• **TASK INPUT**:
^^^^^^^^

## config.mk

```make
export PLATFORM = sky130hd
export DESIGN_NAME = cfbm_top
export DESIGN_NICKNAME = d
export VERILOG_FILES = /design/src/verilog/cfbm_pkg.sv /design/src/verilog/cfbm_mem_if.sv /design/src/verilog/cfbm_agu.sv /design/src/verilog/cfbm_top.sv
export SDC_FILE = /design/constraint.sdc
export NUM_CORES = 1
export LEC_CHECK = 0
export ABC_AREA = 1
export BUFFER_PORTS_ARGS = -buffer_cell sky130_fd_sc_hd__buf_2
export CAP_MARGIN = 20
export CORE_MARGIN = 4
export CORE_UTILIZATION = 50
export CTS_BUF_LIST = sky130_fd_sc_hd__clkbuf_4
export DETAILED_ROUTE_END_ITERATION = 7
export PLACE_DENSITY = 0.79
export SYNTH_ARGS = -nofsm -noshare
export SYNTH_HDL_FRONTEND = slang
export SYNTH_SLANG_ARGS = --single-unit
```

## constraint.sdc

```tcl
create_clock -name clk_sys_i -period 7.7 [get_ports clk_sys_i]
set_input_delay 1.54 -clock clk_sys_i [delete_from_list [all_inputs] [get_ports clk_sys_i]]
set_output_delay 1.54 -clock clk_sys_i [all_outputs]
set_load 0.005 [all_outputs]
```

## src/verilog/cfbm_pkg.sv

```systemverilog
// Constants and types shared by the flag, bit and memory execution unit.
// Assumes one core clock and a synchronous active-high reset.
// How it works
// RULE1: Bit-to-flag store copies a source register bit into T, one cycle.
// RULE2: Flag-to-bit load writes T into a destination bit, flags kept, one cycle.
// RULE3: Overflow set and clear force V only, one cycle.
// RULE4: Sign set and clear force S only, one cycle.
// RULE5: Half-carry set and clear force H only, one cycle.
// RULE6: Post-increment load reads at pointer, then pointer plus one, two cycles.
// RULE7: Pre-decrement load lowers pointer first, reads new address, two cycles.
// RULE8: Displaced load reads Y or Z plus displacement, pointer kept, two cycles.
// RULE9: Post-increment store writes at pointer, then pointer plus one, two cycles.
// RULE10: Pre-decrement store lowers pointer first, then writes, two cycles.
// RULE11: Displaced store writes at Y or Z plus displacement, pointer kept.
// RULE12: Direct load reads the immediate address into a register, two cycles.
// RULE13: Direct store writes a register at the immediate address, two cycles.
// RULE14: Push places a register on the stack, flags kept, two cycles.
// RULE15: Pop moves the stack top into a register, flags kept, two cycles.
// RULE16: Watchdog restart pulses the watchdog restart, one cycle.
// RULE17: Break raises a debug halt request and changes no flag.
// RULE18: Global interrupt on and off set or clear I only, one cycle.
// RULE19: Program memory read uses Z, three cycles, optional post-increment.
// RULE20: Nibble exchange swaps register halves in one cycle, flags kept.
package cfbm_pkg;
   localparam int unsigned CFBM_FLAG_C = 0;
   localparam int unsigned CFBM_FLAG_H = 5;
   localparam int unsigned CFBM_FLAG_S = 4;
   localparam int unsigned CFBM_FLAG_V = 3;
   localparam int unsigned CFBM_FLAG_T = 6;
   localparam int unsigned CFBM_FLAG_I = 7;
   localparam logic [7:0] CFBM_STATUS_RST = 8'h00;
   localparam logic [15:0] CFBM_SP_RST = 16'h00ff;
   localparam logic [1:0] CFBM_CYC_MEM = 2'h2;
   localparam logic [1:0] CFBM_CYC_PMEM = 2'h3;

   typedef enum logic [4:0] {
      CFBM_OP_NONE = 5'h00, CFBM_OP_BIT_TO_FLAG = 5'h01, CFBM_OP_FLAG_TO_BIT = 5'h02,
      CFBM_OP_FLAG_SET = 5'h03, CFBM_OP_FLAG_CLR = 5'h04,
      CFBM_OP_LOAD = 5'h05, CFBM_OP_STORE = 5'h06, CFBM_OP_LOAD_DIR = 5'h07,
      CFBM_OP_STORE_DIR = 5'h08, CFBM_OP_PUSH = 5'h09, CFBM_OP_POP = 5'h0a,
      CFBM_OP_WDOG = 5'h0b, CFBM_OP_BRK = 5'h0c, CFBM_OP_PM_READ = 5'h0d,
      CFBM_OP_SWAP = 5'h0e
   } cfbm_op_t;

   typedef enum logic [1:0] {
      CFBM_AM_PLAIN = 2'h0, CFBM_AM_POSTINC = 2'h1,
      CFBM_AM_PREDEC = 2'h2, CFBM_AM_DISP = 2'h3
   } cfbm_amode_t;

   typedef enum logic [3:0] {
      CFBM_SEQ_IDLE = 4'b0001, CFBM_SEQ_MEM = 4'b0010,
      CFBM_SEQ_PM1 = 4'b0100, CFBM_SEQ_PM2 = 4'b1000
   } cfbm_state_t;
endpackage

```

## src/verilog/cfbm_mem_if.sv

```systemverilog
// Data memory request bundle between the sequencer and the address unit.
// Assumes both ends run on the core clock.
`timescale 1ns/10ps
interface cfbm_mem_if;
   logic [15:0] ptr;
   logic [5:0] disp;
   logic use_disp;
   logic predec;
   logic [15:0] addr;
   logic [15:0] ptr_next;
   modport seq (output ptr, output disp, output use_disp, output predec,
                input addr, input ptr_next);
   modport agu (input ptr, input disp, input use_disp, input predec,
                output addr, output ptr_next);
endinterface // cfbm_mem_if

```

## src/verilog/cfbm_agu.sv

```systemverilog
// Address unit for pointer-based data memory access.
// Assumes pointer and displacement stay stable while an access is issued.
`timescale 1ns/10ps
module cfbm_agu
   import cfbm_pkg::*;
(
   cfbm_mem_if.agu m
);
   logic [15:0] dec;
   assign dec = m.ptr - 16'h0001;
   // Pre-decrement addresses the lowered pointer, displacement the pointer plus disp, otherwise the pointer.
   assign m.addr = m.predec ? dec :
                   (m.use_disp ? m.ptr + {10'h000, m.disp} : m.ptr); // see RULE7 RULE8 RULE11
   assign m.ptr_next = m.predec ? dec : m.ptr + 16'h0001; // see RULE6 RULE9
endmodule // cfbm_agu

```

## src/verilog/cfbm_top.sv

```systemverilog
// Execution unit for flag, bit transfer, data memory, stack and control ops.
// Assumes the fetch unit holds op inputs valid for one cycle when idle.
`timescale 1ns/10ps
module cfbm_top
   import cfbm_pkg::*;
(
   // Clock and reset.
   input wire logic clk_sys_i,
   input wire logic rst_i,
   // Decoded instruction.
   input wire logic op_valid_i,
   input wire cfbm_op_t op_i,
   input wire cfbm_amode_t amode_i,
   input wire logic [1:0] ptr_sel_i,
   input wire logic [5:0] disp_i,
   input wire logic [2:0] bit_i,
   input wire logic [15:0] imm_addr_i,
   // Register file.
   input wire logic [7:0] rs_data_i,
   input wire logic [7:0] rd_data_i,
   input wire logic [15:0] ptr_x_i,
   input wire logic [15:0] ptr_y_i,
   input wire logic [15:0] ptr_z_i,
   output logic rd_we_o,
   output logic [7:0] rd_wdata_o,
   output logic ptr_we_o,
   output logic [15:0] ptr_wdata_o,
   // Data and program memory.
   output logic dm_re_o,
   output logic dm_we_o,
   output logic [15:0] dm_addr_o,
   output logic [7:0] dm_wdata_o,
   input wire logic [7:0] dm_rdata_i,
   output logic pm_re_o,
   output logic [15:0] pm_addr_o,
   input wire logic [7:0] pm_rdata_i,
   // Status, stack and control.
   output logic [7:0] status_register_o,
   output logic [15:0] sp_o,
   output logic busy_o,
   output logic wdog_restart_o,
   output logic dbg_halt_o
);
   cfbm_mem_if mi ();
   cfbm_agu u_agu (.m(mi));

   cfbm_state_t state_q;
   logic [7:0] status_q;
   logic [15:0] sp_q;
   logic [1:0] cnt_q;
   logic is_load_q;
   logic upd_ptr_q;
   logic [15:0] ptr_nx_q;
   logic pm_inc_q;
   logic [15:0] ptr_sel;
   logic go;
   logic mem_op;

   assign go = op_valid_i && (state_q == CFBM_SEQ_IDLE);
   assign mem_op = (op_i == CFBM_OP_LOAD) || (op_i == CFBM_OP_STORE) ||
                   (op_i == CFBM_OP_LOAD_DIR) || (op_i == CFBM_OP_STORE_DIR) ||
                   (op_i == CFBM_OP_PUSH) || (op_i == CFBM_OP_POP);

   always_comb
   begin
      unique case (ptr_sel_i)
         2'h1: ptr_sel = ptr_y_i;
         2'h2: ptr_sel = ptr_z_i;
         default: ptr_sel = ptr_x_i;
      endcase
   end

   // ----------------------------------------
   // Address unit drive
   // ----------------------------------------
   assign mi.ptr = (op_i == CFBM_OP_PM_READ) ? ptr_z_i : ptr_sel;
   assign mi.disp = disp_i;
   assign mi.use_disp = (amode_i == CFBM_AM_DISP) && (ptr_sel_i != 2'h0);
   assign mi.predec = (amode_i == CFBM_AM_PREDEC) && (op_i != CFBM_OP_PM_READ);

   // ----------------------------------------
   // Sequencer
   // ----------------------------------------
   always_ff @(posedge clk_sys_i)
   begin
      if (rst_i)
      begin
         state_q <= CFBM_SEQ_IDLE;
         cnt_q <= 2'h0;
      end
      else
      begin
         unique case (state_q)
            CFBM_SEQ_IDLE:
            begin
               if (go && mem_op)
               begin
                  state_q <= CFBM_SEQ_MEM;
                  cnt_q <= CFBM_CYC_MEM - 2'h1; // see RULE6 RULE12 RULE14
               end
               else if (go && op_i == CFBM_OP_PM_READ)
               begin
                  state_q <= CFBM_SEQ_PM1;
                  cnt_q <= CFBM_CYC_PMEM - 2'h1; // see RULE19
               end
            end
            CFBM_SEQ_PM1:
            begin
               state_q <= CFBM_SEQ_PM2;
               cnt_q <= cnt_q - 2'h1;
            end
            CFBM_SEQ_MEM, CFBM_SEQ_PM2:
            begin
               cnt_q <= cnt_q - 2'h1;
               if (cnt_q == 2'h1)
                  state_q <= CFBM_SEQ_IDLE;
            end
            default:
               state_q <= CFBM_SEQ_IDLE;
         endcase
      end
   end

   // ----------------------------------------
   // Memory access issue
   // ----------------------------------------
   always_ff @(posedge clk_sys_i)
   begin
      if (rst_i)
      begin
         dm_re_o <= 1'b0;
         dm_we_o <= 1'b0;
         dm_addr_o <= 16'h0000;
         dm_wdata_o <= 8'h00;
         pm_re_o <= 1'b0;
         pm_addr_o <= 16'h0000;
         is_load_q <= 1'b0;
         upd_ptr_q <= 1'b0;
         ptr_nx_q <= 16'h0000;
         pm_inc_q <= 1'b0;
      end
      else
      begin
         dm_re_o <= 1'b0;
         dm_we_o <= 1'b0;
         pm_re_o <= 1'b0;
         if (go && mem_op)
         begin
            dm_wdata_o <= rs_data_i;
            ptr_nx_q <= mi.ptr_next;
            is_load_q <= (op_i == CFBM_OP_LOAD) || (op_i == CFBM_OP_LOAD_DIR) ||
                         (op_i == CFBM_OP_POP);
            dm_re_o <= (op_i == CFBM_OP_LOAD) || (op_i == CFBM_OP_LOAD_DIR) ||
                       (op_i == CFBM_OP_POP);
            dm_we_o <= (op_i == CFBM_OP_STORE) || (op_i == CFBM_OP_STORE_DIR) ||
                       (op_i == CFBM_OP_PUSH);
            upd_ptr_q <= ((op_i == CFBM_OP_LOAD) || (op_i == CFBM_OP_STORE)) &&
                         ((amode_i == CFBM_AM_POSTINC) ||
                          (amode_i == CFBM_AM_PREDEC)); // see RULE6 RULE7 RULE9 RULE10
            unique case (op_i)
               CFBM_OP_LOAD_DIR, CFBM_OP_STORE_DIR: dm_addr_o <= imm_addr_i; // see RULE12 RULE13
               CFBM_OP_PUSH: dm_addr_o <= sp_q; // see RULE14
               CFBM_OP_POP: dm_addr_o <= sp_q + 16'h0001; // see RULE15
               default: dm_addr_o <= mi.addr; // see RULE8 RULE11
            endcase
         end
         else if (go && op_i == CFBM_OP_PM_READ)
         begin
            pm_re_o <= 1'b1;
            pm_addr_o <= ptr_z_i; // see RULE19
            ptr_nx_q <= mi.ptr_next;
            pm_inc_q <= (amode_i == CFBM_AM_POSTINC);
            is_load_q <= 1'b0;
            upd_ptr_q <= 1'b0;
         end
      end
   end

   // ----------------------------------------
   // Register file write back
   // ----------------------------------------
   always_ff @(posedge clk_sys_i)
   begin
      if (rst_i)
      begin
         rd_we_o <= 1'b0;
         rd_wdata_o <= 8'h00;
         ptr_we_o <= 1'b0;
         ptr_wdata_o <= 16'h0000;
      end
      else
      begin
         rd_we_o <= 1'b0;
         ptr_we_o <= 1'b0;
         if (go && op_i == CFBM_OP_FLAG_TO_BIT)
         begin
            rd_we_o <= 1'b1;
            rd_wdata_o <= rd_data_i;
            rd_wdata_o[bit_i] <= status_q[CFBM_FLAG_T]; // see RULE2
         end
         else if (go && op_i == CFBM_OP_SWAP)
         begin
            rd_we_o <= 1'b1;
            rd_wdata_o <= {rd_data_i[3:0], rd_data_i[7:4]}; // see RULE20
         end
         else if (state_q == CFBM_SEQ_MEM)
         begin
            rd_we_o <= is_load_q;
            rd_wdata_o <= dm_rdata_i; // see RULE6 RULE12 RULE15
            ptr_we_o <= upd_ptr_q;
            ptr_wdata_o <= ptr_nx_q; // see RULE6 RULE7 RULE9 RULE10
         end
         else if (state_q == CFBM_SEQ_PM2)
         begin
            rd_we_o <= 1'b1;
            rd_wdata_o <= pm_rdata_i; // see RULE19
            ptr_we_o <= pm_inc_q;
            ptr_wdata_o <= ptr_nx_q; // see RULE19
         end
      end
   end

   // ----------------------------------------
   // Status register
   // ----------------------------------------
   always_ff @(posedge clk_sys_i)
   begin
      if (rst_i)
         status_q <= CFBM_STATUS_RST;
      else if (go)
      begin
         unique case (op_i)
            CFBM_OP_BIT_TO_FLAG: status_q[CFBM_FLAG_T] <= rs_data_i[bit_i]; // see RULE1
            CFBM_OP_FLAG_SET: status_q[bit_i] <= 1'b1; // see RULE3 RULE4 RULE5 RULE18
            CFBM_OP_FLAG_CLR: status_q[bit_i] <= 1'b0; // see RULE3 RULE4 RULE5 RULE18
            default: status_q <= status_q;
         endcase
      end
   end

   // ----------------------------------------
   // Stack pointer
   // ----------------------------------------
   always_ff @(posedge clk_sys_i)
   begin
      if (rst_i)
         sp_q <= CFBM_SP_RST;
      else if (go && op_i == CFBM_OP_PUSH)
         sp_q <= sp_q - 16'h0001; // see RULE14
      else if (go && op_i == CFBM_OP_POP)
         sp_q <= sp_q + 16'h0001; // see RULE15
   end

   // ----------------------------------------
   // Watchdog and debug
   // ----------------------------------------
   always_ff @(posedge clk_sys_i)
   begin
      if (rst_i)
      begin
         wdog_restart_o <= 1'b0;
         dbg_halt_o <= 1'b0;
      end
      else
      begin
         wdog_restart_o <= go && (op_i == CFBM_OP_WDOG); // see RULE16
         if (go && op_i == CFBM_OP_BRK)
            dbg_halt_o <= 1'b1; // see RULE17
      end
   end

   assign status_register_o = status_q;
   assign sp_o = sp_q;
   assign busy_o = (state_q != CFBM_SEQ_IDLE);
endmodule // cfbm_top

```

==> out/qor.csv, run 1 <==
stage,metric,value,unit
logic_synthesis,syn_nets,1437,
worst_setup_path,reg2reg end,ptr_nx_q[4],
outcome,outcome,finished clean,
global_route,antenna violations before repair,3,
floorplanning,# IOs,213,
cts,clk_lat worst skew,0.57,ns
logic_synthesis,dominant synthesized flop cell,dfxtp_1,
logic_synthesis,synthesized flop and latch total,120,
worst_setup_path,CP startpoint kind,input pin,
cts,number of post-CTS setup repair buffers,0,
cells_and_area,share of layout cells above drive strength 1,20.6,%
cts,H-Tree Depth,4,
logic_synthesis,Synth top cells by count,"334 x nand2_1, 147 x nor2_1, 144 x nand3_1",
power,Leak,0.00476,µW
sta,setup TNS,0,ns
detailed_routing,DRT Pass-1 Iters,8,
worst_setup_path,WS Path Type,input pin to flop,
detailed_routing,via count,9338,
power,Clk pwr share,26.3,%
power,Cell Pwr Density,163,nW/µm²
sta,Least-Margin Pin Slew,0.793,ns
floorplanning,core area,15900,µm²
power,switching portion of total power,38.9,%
cells_and_area,final net count,1621,
detailed_routing,Antenna Nets Post-Route,0,
cts,CTS tree,built,
power,internal power,946,µW
sta,Max Fclk,0.240,GHz
logic_synthesis,fraction of registers with async set/reset,0,%
detailed_routing,DRT iter0 DRCs,786,
cts,Max Buffers Root-to-Sink,2,
logic_synthesis,Synth Cell Area,8110,µm²
worst_setup_path,Crit. End Element,flop,
global_route,Total Routing Usage GR,28.6,%
floorplanning,# rows,46,
floorplanning,die area,18300,µm²
power,Final Power,1550,µW
worst_setup_path,Worst EP arrival,4.62,ns
worst_setup_path,Worst setup startpoint,ptr_sel_i[0],
worst_setup_path,worst-path maximum fanout,29,
worst_setup_path,FF-to-FF Start,state_q[0],
logic_synthesis,synth warn,0,
worst_setup_path,CP endpoint,dm_addr_o[13],
worst_setup_path,r2r setup slk,4.73,ns
cts,"CTS clk-pin slew, worst paths",0.11,ns
power,power share of the combinational group,29.9,%
power,Switching Power,602,µW
detailed_routing,drc violations,0,
job,# Max-Cap Violations,0,
sta,post-route worst setup slack,3.53,ns
logic_synthesis,Cells after Synth,1302,
hold_path,min-delay worst type,flop to flop,
placement,PortBufs,212,
floorplanning,die width,135,µm
global_route,pin count of the biggest net entering global routing,48,
cells_and_area,non-filler instance count after layout,1716,
cts,total CTS buffers,17,
placement,placed insts,1683,
worst_setup_path,"Req. time, crit path",8.15,ns
logic_synthesis,"EDFF count, synth",0,
detailed_routing,WL per Instance,15.6,µm
placement,pre-CTS setup slack,3.03,ns
detailed_routing,Avg Vias per Cell,5.44,
placement,RePlAce Congestion,0.962,
sta,Final Hold Viols,0,
logic_synthesis,Synth area leader,dfxtp_1,
global_route,first-pass GRT wire length,42100,µm
sta,unrepaired setup endpoints after global routing,false,
floorplanning,Die H,135,µm
sta,hold slack,0.468,ns
power,VDD IR max,124,µV
floorplanning,initial core utilization,51.1,%
cts,clk sinks,120,
sta,worst relative slew slack,47.1,%
power,share of power burned in registers,43.8,%
sta,Setup Skew,0.0362,ns
detailed_routing,DRT Wirelength,26800,µm
logic_synthesis,share of Yosys cell area claimed by the top area cell type,29.6,%
cts,Post-CTS Resized,0,
worst_setup_path,R2R cell count,11,
placement,DP HPWL,20300,µm
global_route,vias in the first global route,8335,
logic_synthesis,"count leader, synth",nand2_1,
logic_synthesis,Netlist cell types,54,
sta,final-report max-slew violation count,0,
global_route,grt total ovfl,0,
sta,final worst-path cycle share,54.2,%
sta,setup violators final,0,
sta,Final min period,4.17,ns
logic_synthesis,syn_area_per_cell,6.23,µm²
logic_synthesis,sequential area share after synthesis,29.6,%
logic_synthesis,synth top area cells,"dfxtp_1 30%, nand2_1 15%, nand3_1 8.9%, nor2_1 6.8%, o21ai_0 6.6%",
cells_and_area,Layout area overhead,16.7,%
cts,CTS Root Cell,clkbuf_4,
cts,# hold bufs at CTS,0,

^^^^^^^^

• **TASK DIRECTIONS**:
Filter the records above for lines with "assign".

• **RESULT**:
   assign dec = m.ptr - 16'h0001;
   assign m.addr = m.predec ? dec :
   assign m.ptr_next = m.predec ? dec : m.ptr + 16'h0001; // see RULE6 RULE9
   assign go = op_valid_i && (state_q == CFBM_SEQ_IDLE);
   assign mem_op = (op_i == CFBM_OP_LOAD) || (op_i == CFBM_OP_STORE) ||
   assign mi.ptr = (op_i == CFBM_OP_PM_READ) ? ptr_z_i : ptr_sel;
   assign mi.disp = disp_i;
   assign mi.use_disp = (amode_i == CFBM_AM_DISP) && (ptr_sel_i != 2'h0);
   assign mi.predec = (amode_i == CFBM_AM_PREDEC) && (op_i != CFBM_OP_PM_READ);
   assign status_register_o = status_q;
   assign sp_o = sp_q;
   assign busy_o = (state_q != CFBM_SEQ_IDLE);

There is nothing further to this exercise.